## src/rtl/addsub_pkg.sv

```systemverilog
// Shared definitions for the add/sub result queue: default width, flag bit
// positions inside the 4-bit {C,V,N,Z} word, and a saturating counter helper.
package addsub_pkg;

    localparam int ADDSUB_DATA_W = 16;

    localparam int FLAG_C = 3;
    localparam int FLAG_V = 2;
    localparam int FLAG_N = 1;
    localparam int FLAG_Z = 0;
    localparam int FLAG_W = 4;

    // Packed flag word; index with the FLAG_* constants.
    typedef logic [FLAG_W-1:0] flags_t;

    function automatic logic [15:0] sat_inc16(input logic [15:0] value);
        logic [15:0] result;
        if (value == 16'hFFFF) begin
            result = value;
        end else begin
            result = value + 16'd1;
        end
        return result;
    endfunction

endpackage

```

## src/rtl/addsub_flag_gen.sv

```systemverilog
// Combinational {C,V,N,Z} flag generation for an add/sub result, computed from
// the result, carry-out and the operand sign bits.
module addsub_flag_gen
    import addsub_pkg::*;
#(
    parameter int DATA_W = ADDSUB_DATA_W
) (
    input  logic [DATA_W-1:0] sum,
    input  logic              cout,
    input  logic              sub,
    input  logic              a_msb,
    input  logic              b_msb,
    output flags_t            flags
);

    logic sum_msb_s;

    assign sum_msb_s = sum[DATA_W-1];

    // Overflow: add overflows on like-signed operands, subtract on unlike-signed,
    // in both cases when the result sign differs from operand A.
    always_comb begin
        flags         = {FLAG_W{1'b0}};
        flags[FLAG_C] = cout;
        flags[FLAG_N] = sum_msb_s;
        flags[FLAG_Z] = (sum == {DATA_W{1'b0}});
        if (sub) begin
            flags[FLAG_V] = (a_msb != b_msb) && (sum_msb_s != a_msb);
        end else begin
            flags[FLAG_V] = (a_msb == b_msb) && (sum_msb_s != a_msb);
        end
    end

endmodule

```

## src/rtl/addsub_result_queue.sv

```systemverilog
// Ready/valid FIFO of add/sub results with flags captured at push time.
// Optional statistics counters are enabled by defining ADDSUB_RQ_STATS_EN.
module addsub_result_queue
    import addsub_pkg::*;
#(
    parameter int  DEPTH  = 4,
    parameter int  DATA_W = ADDSUB_DATA_W,
    localparam int CNT_W  = $clog2(DEPTH + 1)
) (
    input  logic              clk,
    input  logic              rst_n,
    input  logic              in_valid,
    output logic              in_ready,
    input  logic [DATA_W-1:0] in_sum,
    input  logic              in_cout,
    input  logic              in_sub,
    input  logic              in_a_msb,
    input  logic              in_b_msb,
    output logic              out_valid,
    input  logic              out_ready,
    output logic [DATA_W-1:0] out_data,
    output logic [3:0]        out_flags,
    output logic [CNT_W-1:0]  count
`ifdef ADDSUB_RQ_STATS_EN
    ,
    output logic [15:0]       push_cnt,
    output logic [15:0]       ovf_cnt
`endif
);

    localparam int PTR_W = $clog2(DEPTH);

    logic [DATA_W-1:0] data_mem_r [DEPTH];
    flags_t            flag_mem_r [DEPTH];
    logic [PTR_W-1:0]  wr_ptr_r;
    logic [PTR_W-1:0]  rd_ptr_r;
    logic [CNT_W-1:0]  count_r;
    flags_t            in_flags_s;
    logic              push_s;
    logic              pop_s;

    addsub_flag_gen #(
        .DATA_W (DATA_W)
    ) u_flag_gen (
        .sum   (in_sum),
        .cout  (in_cout),
        .sub   (in_sub),
        .a_msb (in_a_msb),
        .b_msb (in_b_msb),
        .flags (in_flags_s)
    );

    // Handshake decode from registered occupancy only; a full queue refuses
    // a push even when the head is popped in the same cycle.
    always_comb begin
        in_ready  = (count_r != CNT_W'(DEPTH));
        out_valid = (count_r != {CNT_W{1'b0}});
        push_s    = in_valid && in_ready;
        pop_s     = out_valid && out_ready;
    end

    // Head presentation; forced to zero while empty so outputs are never stale.
    always_comb begin
        if (out_valid) begin
            out_data  = data_mem_r[rd_ptr_r];
            out_flags = flag_mem_r[rd_ptr_r];
        end else begin
            out_data  = {DATA_W{1'b0}};
            out_flags = {FLAG_W{1'b0}};
        end
    end

    assign count = count_r;

    // Entry storage written at the tail on an accepted push.
    always_ff @(posedge clk or negedge rst_n) begin
        if (!rst_n) begin
            for (int i = 0; i < DEPTH; i++) begin
                data_mem_r[i] <= {DATA_W{1'b0}};
                flag_mem_r[i] <= {FLAG_W{1'b0}};
            end
        end else if (push_s) begin
            data_mem_r[wr_ptr_r] <= in_sum;
            flag_mem_r[wr_ptr_r] <= in_flags_s;
        end else begin
            data_mem_r[wr_ptr_r] <= data_mem_r[wr_ptr_r];
            flag_mem_r[wr_ptr_r] <= flag_mem_r[wr_ptr_r];
        end
    end

    // Pointers wrap naturally because DEPTH is a power of two.
    always_ff @(posedge clk or negedge rst_n) begin
        if (!rst_n) begin
            wr_ptr_r <= {PTR_W{1'b0}};
            rd_ptr_r <= {PTR_W{1'b0}};
        end else begin
            if (push_s) begin
                wr_ptr_r <= wr_ptr_r + PTR_W'(1);
            end
            if (pop_s) begin
                rd_ptr_r <= rd_ptr_r + PTR_W'(1);
            end
        end
    end

    // Occupancy tracking; simultaneous push and pop leaves it unchanged.
    always_ff @(posedge clk or negedge rst_n) begin
        if (!rst_n) begin
            count_r <= {CNT_W{1'b0}};
        end else begin
            case ({push_s, pop_s})
                2'b10:   count_r <= count_r + CNT_W'(1);
                2'b01:   count_r <= count_r - CNT_W'(1);
                default: count_r <= count_r;
            endcase
        end
    end

`ifdef ADDSUB_RQ_STATS_EN
    logic [15:0] push_cnt_r;
    logic [15:0] ovf_cnt_r;

    // Saturating counts of accepted pushes and of those carrying V=1.
    always_ff @(posedge clk or negedge rst_n) begin
        if (!rst_n) begin
            push_cnt_r <= 16'd0;
            ovf_cnt_r  <= 16'd0;
        end else if (push_s) begin
            push_cnt_r <= sat_inc16(push_cnt_r);
            if (in_flags_s[FLAG_V]) begin
                ovf_cnt_r <= sat_inc16(ovf_cnt_r);
            end
        end else begin
            push_cnt_r <= push_cnt_r;
            ovf_cnt_r  <= ovf_cnt_r;
        end
    end

    assign push_cnt = push_cnt_r;
    assign ovf_cnt  = ovf_cnt_r;
`endif

endmodule

```

## config.mk

```make
export PLATFORM = sky130hd
export DESIGN_NAME = addsub_result_queue
export DESIGN_NICKNAME = d
export VERILOG_FILES = /design/src/rtl/addsub_pkg.sv /design/src/rtl/addsub_flag_gen.sv /design/src/rtl/addsub_result_queue.sv
export SDC_FILE = /design/constraint.sdc
export NUM_CORES = 1
export LEC_CHECK = 0
export ABC_AREA = 1
export CAP_MARGIN = 5
export CELL_PAD_IN_SITES_DETAIL_PLACEMENT = 1
export CELL_PAD_IN_SITES_GLOBAL_PLACEMENT = 1
export CORE_ASPECT_RATIO = 1.75
export CORE_UTILIZATION = 38
export DETAILED_ROUTE_END_ITERATION = 8
export HOLD_SLACK_MARGIN = 0.12
export PLACE_DENSITY_LB_ADDON = 0.15
export SKIP_CTS_REPAIR_TIMING = 1
export SYNTH_ARGS = -nofsm -noshare
export SYNTH_HDL_FRONTEND = slang
export SYNTH_HIERARCHICAL = 1
export SYNTH_SLANG_ARGS = --single-unit
```

## constraint.sdc

```tcl
create_clock -name clk -period 2.2 [get_ports clk]
set_clock_uncertainty 0.15 [all_clocks]
set_input_delay 0.33 -clock clk [delete_from_list [all_inputs] [get_ports clk]]
set_output_delay 0.33 -clock clk [all_outputs]
set_load 0.02 [all_outputs]
```

Yosys cells after proc, flatten, opt, wreduce, memory -nomap -nowiden:

Cells that the tools add are included.
W data, S select, Z words.

* register bits after elaboration: 87
* bits of input ports: 24
* output and inout bits: 25

* $add $sub $neg: 4
* magnitude comparators: 3
* equality and inequality tests: 6
* mux-type cells: 26
* bitwise operators: 2
* reduce and logical (&&, ||, !) cells: 8

Operators by type and width (count)
* $bwmux W64: 2
* $mux W16: 7
* $bmux W16 S2: 2
* $mux W64: 1
* $bwmux W16: 2
* $demux W16 S2: 1
* $mux W4: 6
* $bmux W4 S2: 2
* $logic_not A16 Y1: 1
* $demux W4 S2: 1
* $ge A3 B3 Y1 const B: 2
* $not A2 Y3: 2
* $pmux W3 S2: 1
* $logic_and A1 B1 Y1: 5
* $add A2 B1 Y2 const B: 2
* $add A3 B1 Y3 const B: 1
* $lt A3 B1 Y1 const B: 1
* $ne A3 B3 Y1 const B: 1
* $reduce_bool A3 Y1: 1
* $sub A3 B1 Y3 const B: 1
* $eq A2 B1 Y1 const B: 1
* $eq A2 B2 Y1 const B: 1
* $ne A1 B1 Y1: 2
* $reduce_bool A2 Y1: 1
* 2 further kinds: 2

Logic depth before layout (Yosys ltp):

Gate-level depths: netlist of the first run.

* depth after elaboration: 7
* depth in mapped cells: 12

Modules after synthesis:

Netlist of the first run, hierarchy kept.

Modules (own cells, without submodules)
* addsub_result_queue: times used 1, cells each 917, area each 5915.7 sq um
* addsub_flag_gen: times used 1, cells each 40, area each 163.9 sq um

Least setup slack after synthesis of the first run:

Ideal clock, no wire load.

* path type: register to register
* start: register count_r[0], in the netlist count[0]
* end: register count_r[2], in the netlist count[2]
* setup time: 0.131 ns
* data arrival time: 1.915 ns
* path slack: 0.004 ns
* cell stages (with the launch flop): 11
* buffers on the path: 1
* cell sequence: dfrtp_1 nor2_4 nand2_4 nand2_4 buf_6 ha_1 inv_1 fa_1 a21oi_1 o21ai_0 xor2_1

* longest elaborated chain between the ends: 4
* elaborated cells between the ends (all ways): 10

Ends and longest elaborated chain
* start: declaration: line addsub_result_queue.sv:37 `logic [CNT_W-1:0] count_r;`
* start signal: assignment: line addsub_result_queue.sv:109 `count_r <= {CNT_W{1'b0}};`
* start signal: assignment: line addsub_result_queue.sv:112 `2'b10: count_r <= count_r + CNT_W'(1);`
* start signal: assignment: line addsub_result_queue.sv:113 `2'b01: count_r <= count_r - CNT_W'(1);`
* $ne A3 B3 Y1 / $reduce_bool A3 Y1 (equally long branches): line addsub_result_queue.sv:56, addsub_result_queue.sv:57
* $logic_and A1 B1 Y1, on equally long branches: line addsub_result_queue.sv:58, addsub_result_queue.sv:59
* $eq A2 B1 Y1 / $eq A2 B2 Y1 (equally long branches): line addsub_result_queue.sv:111 `case ({push_s, pop_s})`
* $pmux W3 S2 / $reduce_bool A2 Y1 (equally long branches)

Several ways; a longest one is shown, not always the timed one.
A chain may end at the register's enable or synchronous reset.

Worst setup path in the final report of the first run:

* start: register count_r[2], in the netlist count[2]
* end: output in_ready

* longest elaborated chain between the ends: 1

Ends and longest elaborated chain
* $ne A3 B3 Y1: line addsub_result_queue.sv:56 `in_ready = (count_r != CNT_W'(DEPTH));`
* end: declaration: line addsub_result_queue.sv:13 `output logic in_ready,`

Every way passes these cells.

==> results of run 1 <==
==> per-layer routing <==
layer | routed length (um) | share of wire [%]
met1 | 8637 | 40
met2 | 11580 | 53
met3 | 625 | 2.9
met4 | 986 | 4.5
met5 | 0 | 0
==> cell usage after synthesis (all sizes together) <==
library cell and instances:
a21oi 22, xor2 2, clkbuf 24, nand2 461, xnor2 1, buf 28
nor2 91, o21ai 43, fa 1, or2 1, and2 1, inv 129
nand3 61, ha 5, dfrtp 87
==> power by group through the flow <==
stage / logic, mW / registers (mW) / clock network (mW)
after floorplan: 5.22 / 2.98 / 0
after global placement: 8.03 / 3.24 / 0
after detailed placement: 8.22 / 3.25 / 0
after CTS: 8.31 / 3.23 / 1.78
after global routing: 9.11 / 3.35 / 1.84
final: 8.16 / 3.26 / 1.75
==> worst register-to-register path, cell delays in order, from the launching register on <==
cell and delay, ns:
dfrtp_1 0.37, inv_1 0.08, nand2_1 0.09, buf_4 0.11, nand2_1 0.05, inv_1 0.07
ha_1 0.15, inv_1 0.06, fa_1 0.38, a21oi_1 0.15, o21ai_1 0.10, xor2_1 0.15
==> layout make-up <==
| cell class | instances | share of cell area, % |
|---|---|---|
| multi-input cells | 689 | 43.02 |
| flip-flops and latches | 87 | 29.77 |
| well taps | 186 | 3.181 |
| clock inverters | 6 | 1.265 |
| repair buffers | 103 | 12.88 |
| clock buffers | 10 | 3.266 |
| inverters | 129 | 6.618 |
==> through the flow <==
step,cells,setup slack (ns)
3_3_place_gp,1191,0.004865
2_1_floorplan,957,0.004009
4_1_cts,1207,-0.4570
3_5_place_dp,1191,-0.05970
6_report,1210,0.05969
5_1_grt,1210,-0.008948
==> registers in the layout (all words and copies together) (netlist names) <==
name / cells
wr_ptr_r: 2
data_mem_r: 64
rd_ptr_r: 2
flag_mem_r: 16
count: 3
==> final timing paths <==
| path | end | slack (ns) | depth (start not counted) |
|---|---|---|---|
| worst min-delay path | data_mem_r[59] | 0.35 | 2 |
| worst max register to register | count[2] | 0.18 | 11 |
| worst min register to register | flag_mem_r[6] | 0.36 | 2 |
| worst max-delay path | in_ready | 0.06 | 3 |
| max in group asynchronous | data_mem_r[2] | 0.94 | 3 |
| min in group clk | flag_mem_r[6] | 0.36 | 2 |
==> cell families (layout without fill, tap and decap cells) <==
group / after synthesis / count (layout) / synth area share [%]
xor+xnor: 3 / 3 / 0.4323
simple gates: 615 / 615 / 44.25
flops: 87 / 87 / 35.81
buf+inv: 181 / 248 / 12.80
compound gates: 65 / 65 / 5.351
fa+ha+maj: 6 / 6 / 1.358
==> out/metrics.cfg, run 1 <==
[worst_setup_path]
r2r-start=count[2]
crit_family=buffers and inverters
cp-startpoint=count[2]
cp_data_required_time_ns=1.72
path_cells=buf_4, nand2_4, clkdlybuf4s50_1
crit_path_end_kind=output pin
arrival_ns=1.66
critical_path_buf_inv_count=2
crit_type=register to output pin
crit_slowest_cell=clkdlybuf4s50_1
critical_path_peak_fanout=5
cp-start-kind=register
max_stage_delay_ns=0.62

[route]
dr.first_iter.drc_count=172
drc=4
drt-total-wl_um=21830
postRouteAntennaNets=0
vias_per_cell=5.071
wire_per_inst_um=18.04
vias=6136
first_pass_iters=6

[floorplanning]
dieArea_um2=16530
die_w_um=97.62
pin_count=49
rows=60
dieHeight_um=169.3
core_um2=15540
initial_utilization_pct=39.12

[cells_and_area]
fin_area_um2=7317
drive_above_1_share_pct=13.67
final-seq-area_um2=2178
multi_input_area_um2=3148
fillers=2086
syn_to_final_growth_pct=20.35
post-route-util_pct=47.09
final_common_cell=nand2_1
nets=1049
diodes=0
final_cell_mix=443 x nand2_1, 126 x inv_1, 87 x nor2_1, 86 x dfrtp_1, 57 x buf_4

[global_route]
grt_overflow=0
top_usage_layer=met2
grt_pass1_wl_um=34680
grt_pass1_vias=6380
grt.met1_usage_pct=31.13
antenna_found_initial=0
use_met3_pct=3.007
met2_usage_pct=50.45
grtUsageTotal_pct=27.64
grt_max_degree=38

[pwr]
swShare_pct=50.88
p_clk_share_pct=13.3
combPwrFrac_pct=62.0
ir_drop_mv=0.7330
p_per_area_nw_per_um2=1799
power_frac_seq_pct=24.7
p_leak_nw=4.284
p_int_mw=6.467
p_sw_mw=6.699
totalPowerFinal_mw=13.17

[placed_design]
gp_congestion=0.7991
place_area_um2=6982
portBuffers=48
place_hpwl_um=14950

[clock_network]
h-tree-depth=3
cts-root-buf=clkbuf_16
cts_tree=built
clk_path_buf_depth=2
cts.sinks=87
numCtsBuffers=9
clk_pin_slew_ns=0.08
clk_latency_ns=0.35

[timing]
finalCritPeriodShare_pct=97.29
finalCriticalPeriod_ns=2.140
final.setup.tns_ns=0
maxSlewViolCount=0
whs_ns=0.3475
max_slew_margin_pct=43.87
worstMarginPinSlew_ns=0.8410
max_freq_ghz=0.4672
setup-violations-final=0
rsz0062_at_grt=yes
finalHoldViolations=0

[logic_synthesis]
syn-cell-area_um2=6080
syn_nets=987
ys_ff_latch=87
synth_warnings=6
synth_area_per_cell_um2=6.353
synth_top_area_cell=dfrtp_1
yosysTopAreaCellShare_pct=35.81
yosys.cell_types.count=24
synth_area_leaders=dfrtp_1 36%, nand2_1 27%, inv_1 7.8%, nor2_1 5.6%, nand3_4 5.5%
ys_seq_area_share_pct=35.81
syn_inst=957

[outcome]
outcome=finished with violations
violations=DRC

[worst_hold_path]
hold_path.class=input port to asynchronous set/reset pin

[job]
cap_violations=0

Note: power is estimated with default switching activity, not from simulation.
==> inputs of run 2 (changes only) <==
Settings changed: SETUP_SLACK_MARGIN set to 0.02, SLEW_MARGIN set to 30.
==> run 2 against run 1 <==
The flow still finishes with violations (DRC). Sequential share of layout area rose by 0.55 points. Final area fell by 1.6%. Total power fell by 3.4%. Via count fell by 2.9%.
==> out/metrics.cfg, run 2 (synthesis results as in run 1) <==
[route]
dr.first_iter.drc_count=194
vias=5960
drc=4
vias_per_cell=4.975
postRouteAntennaNets=0
drt-total-wl_um=21170
wire_per_inst_um=17.67
first_pass_iters=6

[cells_and_area]
nets=1038
fillers=2053
largest_register=data_mem_r
multi_input_area_um2=3128
diodes=0
final_common_cell=nand2_1
syn_to_final_growth_pct=18.38
largest_register_ffs=64
drive_above_1_share_pct=11.86
final-seq-area_um2=2182
final_cell_mix=443 x nand2_1, 124 x inv_1, 90 x nor2_1, 83 x dfrtp_1, 43 x o21ai_0

[outcome]
violations=DRC
outcome=finished with violations

[worst_setup_path]
r2r_slack_ns=0.18
arrival_ns=1.64
cp_data_required_time_ns=1.72
cp-start-kind=register
crit_path_end_kind=output pin
rr_endpoint=count[2]
crit_type=register to output pin
reg2reg_depth=9
critical_path_buf_inv_count=2
endpoint=in_ready
r2r-start=count[0]
path_cells=buf_4, nand2_4, clkdlybuf4s50_1
max_stage_delay_ns=0.62
crit_family=buffers and inverters
crit_slowest_cell=clkdlybuf4s50_1
cp-startpoint=count[2]
cp_num_cells=3
critical_path_peak_fanout=4

[timing]
finalCritPeriodShare_pct=96.24
setup-violations-final=0
max_freq_ghz=0.4723
rsz0062_at_grt=yes
final.setup.tns_ns=0
max_slew_margin_pct=34.83
finalCriticalPeriod_ns=2.117
maxSlewViolCount=0
worstMarginPinSlew_ns=0.9764
finalHoldViolations=0

[global_route]
grt_pass1_vias=6201
grt_pass1_wl_um=33740
grtUsageTotal_pct=26.86
antenna_found_initial=0
grt_max_degree=42
grt_overflow=0

[pwr]
p_per_area_nw_per_um2=1767
totalPowerFinal_mw=12.72
ir_drop_mv=0.7577
p_leak_nw=4.279

[clock_network]
cts-root-buf=clkbuf_16
clk_latency_ns=0.35
cts_tree=built
h-tree-depth=3
clk_pin_slew_ns=0.06
clk_path_buf_depth=2
numCtsBuffers=9
cts.sinks=87

[floorplanning]
pin_count=49
dieHeight_um=169.3
initial_utilization_pct=39.12
dieArea_um2=16530
core_um2=15540
die_w_um=97.62
rows=60

[worst_hold_path]
hold_path.class=input port to asynchronous set/reset pin

[placed_design]
portBuffers=48
gp_congestion=0.8528
place_hpwl_um=14500

[job]
cap_violations=0

[run 2: cell types whose count changed in the layout (fill, tap and decap cells not counted), sizes merged]
cell,previous run,this run
inv,130,128
clkbuf,15,20
buf,71,48
dlymetal6s2s,0,7
clkinv,1,3
clkinvlp,2,1
[run 2: stage by stage]
stage / instance area, um2 / setup slack (ns) / std cells / hold WS (ns) / util (%)
floorplan: 6082 / 0.04247 / 957 / -0.1156 / -
global placement: 6882 / 0.01683 / 1179 / 0.1201 / 44.28
detailed placement: 6882 / -0.01410 / 1179 / 0.1240 / 44.28
CTS: 7186 / -0.3889 / 1194 / -0.2463 / 46.24
global route: 7197 / 0.001253 / 1198 / 0.3134 / 46.31
finish: 7197 / 0.08272 / 1198 / 0.2876 / 46.31
[run 2: layout make-up]
class                      instances  share of cell area (%)
clock buffer                      10                   3.182
clock inverter                     5                   1.043
inverter                         129                   6.780
multi-input combinational        689                   43.46
sequential                        87                   30.32
tap                              186                   3.234
timing repair buffer              92                   11.98
[run 2: worst min path at each step]
stage / start / end / slack (ns) / depth (start not counted)
2_1_floorplan: rst_n / count[0] / -0.12 / 0
3_3_place_gp: rst_n / data_mem_r[43] / 0.12 / 1
3_5_place_dp: rst_n / data_mem_r[11] / 0.12 / 1
4_1_cts: rst_n / data_mem_r[11] / -0.25 / 1
5_1_grt: rst_n / data_mem_r[43] / 0.31 / 2
6_report: rst_n / data_mem_r[11] / 0.29 / 2
[run 2: layer usage]
metal	up-vias	track usage, %	routed length, um
met1	2901	30.14	8361
met2	85	50.32	11500
met3	30	3.336	574
met4	0	11.79	733
li1	2944	-	-
met5	-	0	0
[run 2: where the power goes]
part,switching [mW],internal (mW)
Sequential,0.758,2.46
Clock,0.658,0.984
Combinational,5.06,2.80
Total,6.47,6.25
[run 2: worst reg2reg max path: stages (launching register included)]
cell and delay [ns]:
dfrtp_2 0.43, nor2_4 0.14, nand2_4 0.11, nand2_4 0.08
ha_1 0.13, inv_1 0.06, fa_1 0.38, a21oi_1 0.15
o21ai_0 0.11, xor2_1 0.15
==> RTL edit, RTL diff (flow settings as in run 2) <==
The parameter `DEPTH` goes from 4 to 8.
--- a/src/rtl/addsub_result_queue.sv
+++ b/src/rtl/addsub_result_queue.sv
@@ -4,5 +4,5 @@
     import addsub_pkg::*;
 #(
-    parameter int  DEPTH  = 4,
+    parameter int  DEPTH  = 8,
     parameter int  DATA_W = ADDSUB_DATA_W,
     localparam int CNT_W  = $clog2(DEPTH + 1)
Interface: changed (resized count); port bits go from 49 to 50. No check against the original RTL was run, so the function may have changed too.
==> RTL edit against run 2 <==
- the flow finishes with violations (setup timing)
- sequential cell count rose by 83
- critical endpoint is now out_data[12]
- final area rose by 66%
- non-clock buffer count rose by 38
- setup slack got worse by 0.32 ns
- power rose by 57%
- sequential power rose by 76%
- wire length rose by 56%
- critical path type unchanged
- synthesized area rose by 64%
+---+
Out of the material above, select every line that holds the string "longest".

▶ [Expected output]:
* longest elaborated chain between the ends: 4
Ends and longest elaborated chain
Several ways; a longest one is shown, not always the timed one.
* longest elaborated chain between the ends: 1
Ends and longest elaborated chain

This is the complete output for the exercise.